__Work to complete__:
Among the records that follow, find each line holding the word "BLTU" and copy it.

Source records
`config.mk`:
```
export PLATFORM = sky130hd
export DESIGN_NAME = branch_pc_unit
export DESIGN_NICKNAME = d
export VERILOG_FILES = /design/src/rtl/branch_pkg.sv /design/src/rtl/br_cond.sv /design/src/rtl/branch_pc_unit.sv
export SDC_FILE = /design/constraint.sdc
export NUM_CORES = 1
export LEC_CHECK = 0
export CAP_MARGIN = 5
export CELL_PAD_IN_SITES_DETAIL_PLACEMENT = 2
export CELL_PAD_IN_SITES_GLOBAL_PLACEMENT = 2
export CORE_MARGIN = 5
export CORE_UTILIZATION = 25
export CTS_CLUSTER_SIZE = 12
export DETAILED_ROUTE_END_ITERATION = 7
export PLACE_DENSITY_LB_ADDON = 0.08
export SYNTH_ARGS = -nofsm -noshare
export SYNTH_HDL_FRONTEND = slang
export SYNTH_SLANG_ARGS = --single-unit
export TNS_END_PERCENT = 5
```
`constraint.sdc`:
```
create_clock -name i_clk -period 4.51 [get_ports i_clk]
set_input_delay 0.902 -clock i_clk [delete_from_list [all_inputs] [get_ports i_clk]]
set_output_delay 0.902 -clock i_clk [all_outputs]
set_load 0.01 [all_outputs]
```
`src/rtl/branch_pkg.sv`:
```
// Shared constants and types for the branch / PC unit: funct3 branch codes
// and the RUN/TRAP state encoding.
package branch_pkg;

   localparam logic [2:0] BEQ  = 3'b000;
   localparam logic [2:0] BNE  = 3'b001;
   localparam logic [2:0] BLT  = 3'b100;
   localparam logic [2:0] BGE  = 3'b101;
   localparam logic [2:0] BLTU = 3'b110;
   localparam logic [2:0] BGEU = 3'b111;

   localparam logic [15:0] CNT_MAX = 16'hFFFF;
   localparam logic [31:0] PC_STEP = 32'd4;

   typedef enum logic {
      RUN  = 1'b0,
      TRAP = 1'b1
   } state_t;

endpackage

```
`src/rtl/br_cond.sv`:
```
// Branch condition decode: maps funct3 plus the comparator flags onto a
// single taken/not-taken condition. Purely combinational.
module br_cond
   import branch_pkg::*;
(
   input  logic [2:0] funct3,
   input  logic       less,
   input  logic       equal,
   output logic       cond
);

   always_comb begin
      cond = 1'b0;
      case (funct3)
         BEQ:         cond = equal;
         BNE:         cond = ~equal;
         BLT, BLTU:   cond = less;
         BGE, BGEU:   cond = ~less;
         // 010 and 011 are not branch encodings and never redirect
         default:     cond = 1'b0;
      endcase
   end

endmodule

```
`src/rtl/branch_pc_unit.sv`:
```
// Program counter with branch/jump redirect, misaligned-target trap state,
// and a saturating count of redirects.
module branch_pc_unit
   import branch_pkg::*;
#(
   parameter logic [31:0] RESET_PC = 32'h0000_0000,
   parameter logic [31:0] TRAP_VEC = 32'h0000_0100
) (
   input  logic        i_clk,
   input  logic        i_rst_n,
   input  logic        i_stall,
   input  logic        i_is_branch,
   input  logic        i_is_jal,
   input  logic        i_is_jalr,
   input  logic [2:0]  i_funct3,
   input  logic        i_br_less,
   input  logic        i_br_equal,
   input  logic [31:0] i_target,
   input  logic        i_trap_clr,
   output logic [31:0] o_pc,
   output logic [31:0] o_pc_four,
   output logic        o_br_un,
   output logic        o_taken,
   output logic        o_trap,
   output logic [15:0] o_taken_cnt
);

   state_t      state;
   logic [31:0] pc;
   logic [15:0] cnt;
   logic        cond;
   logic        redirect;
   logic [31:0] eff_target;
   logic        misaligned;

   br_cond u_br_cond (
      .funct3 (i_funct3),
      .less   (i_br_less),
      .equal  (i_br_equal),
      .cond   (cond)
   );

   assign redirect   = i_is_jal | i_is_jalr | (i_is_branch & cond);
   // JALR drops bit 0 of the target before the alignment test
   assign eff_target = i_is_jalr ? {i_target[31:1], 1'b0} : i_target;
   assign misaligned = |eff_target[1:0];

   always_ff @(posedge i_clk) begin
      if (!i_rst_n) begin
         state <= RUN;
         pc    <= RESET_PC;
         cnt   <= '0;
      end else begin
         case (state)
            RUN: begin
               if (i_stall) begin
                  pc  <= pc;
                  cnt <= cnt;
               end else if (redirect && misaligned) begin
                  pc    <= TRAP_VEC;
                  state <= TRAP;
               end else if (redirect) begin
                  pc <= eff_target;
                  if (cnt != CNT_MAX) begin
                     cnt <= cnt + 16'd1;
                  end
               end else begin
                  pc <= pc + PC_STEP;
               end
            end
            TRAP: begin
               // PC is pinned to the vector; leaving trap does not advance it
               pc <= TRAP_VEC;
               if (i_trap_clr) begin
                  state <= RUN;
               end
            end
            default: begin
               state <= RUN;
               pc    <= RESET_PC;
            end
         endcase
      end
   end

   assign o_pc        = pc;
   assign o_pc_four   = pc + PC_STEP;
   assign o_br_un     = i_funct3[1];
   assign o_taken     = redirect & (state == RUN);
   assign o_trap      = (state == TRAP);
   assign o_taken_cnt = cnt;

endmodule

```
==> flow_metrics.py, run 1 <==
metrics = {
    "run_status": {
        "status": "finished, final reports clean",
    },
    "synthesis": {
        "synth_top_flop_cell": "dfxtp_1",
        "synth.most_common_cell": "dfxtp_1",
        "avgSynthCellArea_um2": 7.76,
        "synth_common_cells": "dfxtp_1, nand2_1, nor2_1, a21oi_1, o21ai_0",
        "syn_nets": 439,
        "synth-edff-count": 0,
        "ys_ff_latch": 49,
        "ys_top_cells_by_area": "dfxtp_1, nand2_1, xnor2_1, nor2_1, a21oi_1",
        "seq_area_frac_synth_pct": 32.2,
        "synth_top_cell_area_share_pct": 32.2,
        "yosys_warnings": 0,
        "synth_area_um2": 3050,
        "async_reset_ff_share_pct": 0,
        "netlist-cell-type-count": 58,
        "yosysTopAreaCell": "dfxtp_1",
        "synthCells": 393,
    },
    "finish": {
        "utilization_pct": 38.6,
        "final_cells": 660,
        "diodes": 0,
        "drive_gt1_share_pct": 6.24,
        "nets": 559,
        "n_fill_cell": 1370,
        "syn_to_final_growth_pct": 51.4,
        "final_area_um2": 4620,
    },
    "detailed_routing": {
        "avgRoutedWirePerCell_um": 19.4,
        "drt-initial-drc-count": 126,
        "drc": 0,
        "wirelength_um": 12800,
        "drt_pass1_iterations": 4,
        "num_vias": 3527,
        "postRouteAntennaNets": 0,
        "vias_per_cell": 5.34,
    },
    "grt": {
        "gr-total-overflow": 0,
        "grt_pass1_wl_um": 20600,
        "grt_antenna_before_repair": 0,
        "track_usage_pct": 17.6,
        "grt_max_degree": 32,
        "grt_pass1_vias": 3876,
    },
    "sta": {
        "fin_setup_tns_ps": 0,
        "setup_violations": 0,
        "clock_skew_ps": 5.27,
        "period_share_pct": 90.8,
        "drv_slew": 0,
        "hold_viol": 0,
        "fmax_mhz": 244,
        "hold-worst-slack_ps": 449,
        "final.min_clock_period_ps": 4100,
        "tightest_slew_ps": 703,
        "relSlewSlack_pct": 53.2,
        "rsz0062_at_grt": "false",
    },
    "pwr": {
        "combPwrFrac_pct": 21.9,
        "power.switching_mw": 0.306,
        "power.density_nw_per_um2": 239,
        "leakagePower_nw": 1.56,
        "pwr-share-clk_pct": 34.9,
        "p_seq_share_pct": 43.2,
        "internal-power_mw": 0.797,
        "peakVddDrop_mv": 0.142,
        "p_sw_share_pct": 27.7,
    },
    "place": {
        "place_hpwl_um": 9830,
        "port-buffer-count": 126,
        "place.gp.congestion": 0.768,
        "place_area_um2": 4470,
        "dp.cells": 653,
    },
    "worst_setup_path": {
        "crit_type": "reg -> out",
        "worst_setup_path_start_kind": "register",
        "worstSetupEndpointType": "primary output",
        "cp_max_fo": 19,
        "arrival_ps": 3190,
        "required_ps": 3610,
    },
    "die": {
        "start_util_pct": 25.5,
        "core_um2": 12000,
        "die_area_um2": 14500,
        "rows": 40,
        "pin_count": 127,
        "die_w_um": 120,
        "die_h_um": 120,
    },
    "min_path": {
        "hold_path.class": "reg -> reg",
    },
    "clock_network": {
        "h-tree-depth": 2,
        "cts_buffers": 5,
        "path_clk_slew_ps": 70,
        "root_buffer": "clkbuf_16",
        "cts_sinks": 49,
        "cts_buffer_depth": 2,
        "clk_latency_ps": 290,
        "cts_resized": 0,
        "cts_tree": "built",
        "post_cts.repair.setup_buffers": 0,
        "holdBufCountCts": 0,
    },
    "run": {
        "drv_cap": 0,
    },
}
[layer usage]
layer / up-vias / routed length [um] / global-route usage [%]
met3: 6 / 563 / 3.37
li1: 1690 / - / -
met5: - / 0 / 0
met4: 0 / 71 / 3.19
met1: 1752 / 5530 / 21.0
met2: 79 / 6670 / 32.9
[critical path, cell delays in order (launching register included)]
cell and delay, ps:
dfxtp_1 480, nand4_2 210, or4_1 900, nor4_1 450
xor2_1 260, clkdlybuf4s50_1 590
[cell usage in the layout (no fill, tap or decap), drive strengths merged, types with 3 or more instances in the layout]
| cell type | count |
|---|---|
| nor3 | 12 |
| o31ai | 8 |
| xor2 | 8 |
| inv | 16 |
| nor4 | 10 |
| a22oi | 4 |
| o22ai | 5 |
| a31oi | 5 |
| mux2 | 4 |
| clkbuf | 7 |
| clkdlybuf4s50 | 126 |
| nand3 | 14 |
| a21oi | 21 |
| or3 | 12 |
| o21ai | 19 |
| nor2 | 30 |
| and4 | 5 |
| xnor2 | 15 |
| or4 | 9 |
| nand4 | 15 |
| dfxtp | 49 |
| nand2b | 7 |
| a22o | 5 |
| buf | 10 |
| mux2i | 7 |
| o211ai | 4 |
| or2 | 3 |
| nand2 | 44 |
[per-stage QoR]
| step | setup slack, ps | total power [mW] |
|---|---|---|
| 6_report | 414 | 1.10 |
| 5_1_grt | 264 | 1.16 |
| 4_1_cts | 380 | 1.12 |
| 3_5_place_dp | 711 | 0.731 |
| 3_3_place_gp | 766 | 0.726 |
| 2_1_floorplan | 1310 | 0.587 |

__Task solution__:
   localparam logic [2:0] BLTU = 3'b110;
         BLT, BLTU:   cond = less;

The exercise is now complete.